Menurutnya, ketika kita cakap atau terampil berdigital, maka akan mudah bagi kita membiasakan diri terhadap perubahan yang ada. Hal itu karena kita harus menyesuaikan diri dari konvensional menjadi digital. Misalnya, dalam berjualan kita beralih dari offline menjadi online.
“Di sini, kita harus mengasah skill kita di bidang software, hardware, search enginenya, dan algoritma media sosial. Sekarang media sosial digunakan untuk konten positif khususnya sebagai ladang penghasilan,” ujarnya.

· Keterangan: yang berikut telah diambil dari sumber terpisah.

This design comes from an exercise in tuning for small area and a short achievable clock period on the open sky130 flow, not from production work.
The RTL was checked by simulation tests, not by an equivalence proof against the original design.

## flow/design.v

```verilog
module ckv_unit (
    input  wire        clk,
    input  wire        rst,
    input  wire        in_valid,
    input  wire        in_sof,
    input  wire        in_eof,
    input  wire [3:0]  in_nbytes,
    input  wire [63:0] in_data,
    input  wire [1:0]  in_alg,
    input  wire [1:0]  in_mode,
    input  wire [15:0] in_tenant,
    input  wire [15:0] in_pseq,
    input  wire [63:0] in_ctx,
    input  wire [23:0] in_dest,
    input  wire [63:0] in_expect,
    output reg         res_valid,
    output reg  [63:0] res_crc,
    output reg  [63:0] res_state,
    output reg         res_match
);
    localparam [1:0] ALG_CRC32C = 2'd0;
    localparam [1:0] ALG_CRC32  = 2'd1;
    localparam [1:0] ALG_CRC16  = 2'd2;
    localparam [1:0] ALG_CRC64  = 2'd3;
    localparam [1:0] MODE_PLAIN  = 2'd0;
    localparam [1:0] MODE_PCW    = 2'd1;
    localparam [1:0] MODE_RESUME = 2'd2;
    function [31:0] crc32c_byte(input [31:0] c, input [7:0] b);
        integer k;
        reg [31:0] r;
        begin
            r = c ^ {24'd0, b};
            for (k = 0; k < 8; k = k + 1)
                r = r[0] ? ((r >> 1) ^ 32'h82F63B78) : (r >> 1);
            crc32c_byte = r;
        end
    endfunction
    function [31:0] crc32_byte(input [31:0] c, input [7:0] b);
        integer k;
        reg [31:0] r;
        begin
            r = c ^ {24'd0, b};
            for (k = 0; k < 8; k = k + 1)
                r = r[0] ? ((r >> 1) ^ 32'hEDB88320) : (r >> 1);
            crc32_byte = r;
        end
    endfunction
    function [15:0] crc16_byte(input [15:0] c, input [7:0] b);
        integer k;
        reg [15:0] r;
        begin
            r = c ^ {b, 8'd0};
            for (k = 0; k < 8; k = k + 1)
                r = r[15] ? ((r << 1) ^ 16'h8BB7) : (r << 1);
            crc16_byte = r;
        end
    endfunction
    function [63:0] crc64_byte(input [63:0] c, input [7:0] b);
        integer k;
        reg [63:0] r;
        begin
            r = c ^ {56'd0, b};
            for (k = 0; k < 8; k = k + 1)
                r = r[0] ? ((r >> 1) ^ 64'h9A6C9329AC4BC9B5) : (r >> 1);
            crc64_byte = r;
        end
    endfunction
    function [31:0] crc32c_beat(input [31:0] c, input [63:0] d, input [3:0] n);
        integer i;
        reg [31:0] r;
        begin
            r = c;
            for (i = 0; i < 8; i = i + 1)
                if (i < n) r = crc32c_byte(r, d[8*i +: 8]);
            crc32c_beat = r;
        end
    endfunction
    function [31:0] crc32_beat(input [31:0] c, input [63:0] d, input [3:0] n);
        integer i;
        reg [31:0] r;
        begin
            r = c;
            for (i = 0; i < 8; i = i + 1)
                if (i < n) r = crc32_byte(r, d[8*i +: 8]);
            crc32_beat = r;
        end
    endfunction
    function [15:0] crc16_beat(input [15:0] c, input [63:0] d, input [3:0] n);
        integer i;
        reg [15:0] r;
        begin
            r = c;
            for (i = 0; i < 8; i = i + 1)
                if (i < n) r = crc16_byte(r, d[8*i +: 8]);
            crc16_beat = r;
        end
    endfunction
    function [63:0] crc64_beat(input [63:0] c, input [63:0] d, input [3:0] n);
        integer i;
        reg [63:0] r;
        begin
            r = c;
            for (i = 0; i < 8; i = i + 1)
                if (i < n) r = crc64_byte(r, d[8*i +: 8]);
            crc64_beat = r;
        end
    endfunction
    reg [63:0] crc_q;    
    reg [1:0]  alg_q;    
    reg        pcw_q;    
    reg [1:0]  alg;
    reg        pcw;
    reg [63:0] start;
    reg [63:0] next;
    reg [63:0] width_mask;
    reg [63:0] xorout;
    reg [31:0] folded;
    reg [63:0] final_crc;
    always @(*) begin
        if (in_sof) begin
            pcw = (in_mode == MODE_PCW);
            alg = pcw ? ALG_CRC32C : in_alg;
        end else begin
            pcw = pcw_q;
            alg = alg_q;
        end
        case (alg)
            ALG_CRC16: width_mask = 64'h0000_0000_0000_FFFF;
            ALG_CRC64: width_mask = 64'hFFFF_FFFF_FFFF_FFFF;
            default:   width_mask = 64'h0000_0000_FFFF_FFFF;
        endcase
        case (alg)
            ALG_CRC16: xorout = 64'd0;
            default:   xorout = width_mask;
        endcase
        if (in_sof) begin
            if (in_mode == MODE_PCW)
                start = {32'd0, 32'hFFFF_FFFF ^ {in_tenant, in_pseq}};
            else if (in_mode == MODE_RESUME)
                start = in_ctx & width_mask;
            else
                start = xorout;   
        end else begin
            start = crc_q;
        end
        case (alg)
            ALG_CRC32C: next = {32'd0, crc32c_beat(start[31:0], in_data, in_nbytes)};
            ALG_CRC32:  next = {32'd0, crc32_beat(start[31:0], in_data, in_nbytes)};
            ALG_CRC16:  next = {48'd0, crc16_beat(start[15:0], in_data, in_nbytes)};
            default:    next = crc64_beat(start, in_data, in_nbytes);
        endcase
        folded = crc32c_beat(next[31:0], {40'd0, in_dest}, 4'd4);
        if (pcw)
            final_crc = {32'd0, folded ^ 32'hFFFF_FFFF};
        else
            final_crc = next ^ xorout;
    end
    always @(posedge clk) begin
        if (in_valid) begin
            crc_q <= next;
            if (in_sof) begin
                alg_q <= alg;
                pcw_q <= pcw;
            end
        end
    end
    always @(posedge clk) begin
        if (rst) begin
            res_valid <= 1'b0;
        end else begin
            res_valid <= in_valid && in_eof;
        end
    end
    always @(posedge clk) begin
        if (in_valid && in_eof) begin
            res_crc   <= final_crc;
            res_state <= next;
            res_match <= (final_crc == (in_expect & width_mask));
        end
    end
endmodule
```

Perangkat dan software dapat memanfaatkan handphone yang kita gunakan saat ini untuk mengasah skill digital. Smartphone kita bisa dimanfaatkan untuk fotografi, videografi, dan editing untuk membuat konten. Menurutnya, ketika kita bisa membuat konten yang menarik di media sosial itu juga akan mendatangkan pembeli. Fitur atau aplikasi yang mendukung fotografi, videografi, dan editing banyak yang bisa dimanfaatkan secara gratis.
Hasil dari foto atau video tersebut nantinya akan berubah menjadi konten yang menarik. Ia memaparkan, konten ini akan diunggah pada media sosial, e-commerce, dan lainnya untuk menarik minat pembeli terhadap produk atau jasa yang kita jual. Dengan demikian, kita telah memanfaatkan keterampilan yang dimiliki menjadi sebuah penghasilan.
Webinar juga menghadirkan pembicara, Ronal Tuhatu (Psikolog), Arya Shani Pradhana (CEO & Co-Founder Tekape Workspace), Ismita Saputri (Dosen-Pengusaha-Financial Trainer), dan Almira Vania sebagai Key Opinion Leader.